Simultaneously, Iranians are making gestures towards the Americans and Israelis.

Tehran, Iranian analysts believe, is attempting to change the negative atmosphere in the region created by the crisis over its nuclear program. "For the first time in three decades," said the prominent Iranian analyst Seed Laylaz, "President Ahmadinejad announced recently that if the US wants to open a consulate in Iran, it would be fine."

Fighting talk

Opening a US interest section in Tehran is an option under discussion among American politicians, noted experts. Moreover, Iran's Vice-President Esfandiar Rahim Mashaie, who is also a close aide to Ahmadinejad, said Iranians are "friends with Israelis".

But his remarks were seen as overstepping the mark.

They have sparked fury among conservatives in Iran, and more than 200 MPs urged the president to take action against his aide.
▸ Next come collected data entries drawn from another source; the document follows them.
File: design.v
`timescale 1ns / 1ps
module Simple_Dual_BRAM #(
    parameter BRAM_DATA_WIDTH = 96,
    parameter BRAM_DEPTH = 256,
    parameter BRAM_ADDR_WIDTH = $clog2(BRAM_DEPTH)
)
(
    input clk,
    input we_a,
    input en_a,
    input [BRAM_ADDR_WIDTH - 1 : 0] addr_a,
    input [BRAM_DATA_WIDTH - 1 : 0] din_a,
    input en_b,
    input [BRAM_ADDR_WIDTH - 1 : 0] addr_b,
    output [BRAM_DATA_WIDTH - 1 : 0] dout_b
);
reg [BRAM_DATA_WIDTH - 1 : 0] dout_b_r;
assign dout_b = dout_b_r;
(* RAM_STYLE = "BLOCK" *) reg [BRAM_DATA_WIDTH - 1 : 0] ram [BRAM_DEPTH - 1 : 0];
always @(posedge clk) begin
    if (en_a)
        if (we_a)
            ram[addr_a] <= din_a;
    if (en_b)
        dout_b_r <= ram[addr_b];
end
endmodule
Iran's gestures have apparently had some success in reducing the tension. The most obvious sign is the fall in oil prices from unprecedented levels a few months back, analysts believe.

Currently, a barrel of oil is trading around $90 (Dh330), well below the level $147.50 (Dh542) recorded on July 11.

However, Iranian analysts believe that the Israeli government wants to make Ahmadinejad "as weak as possible".

They consider recent threats of kidnapping him as merely for "local consumption during elections time in Israel".

Ahmadinejad has threaten to "wipe out" Israel, a statement that has united many Western leaders against him.

"The situation is not worse than before," Laylaz said. "But the war possibilities (at present) seem less than before."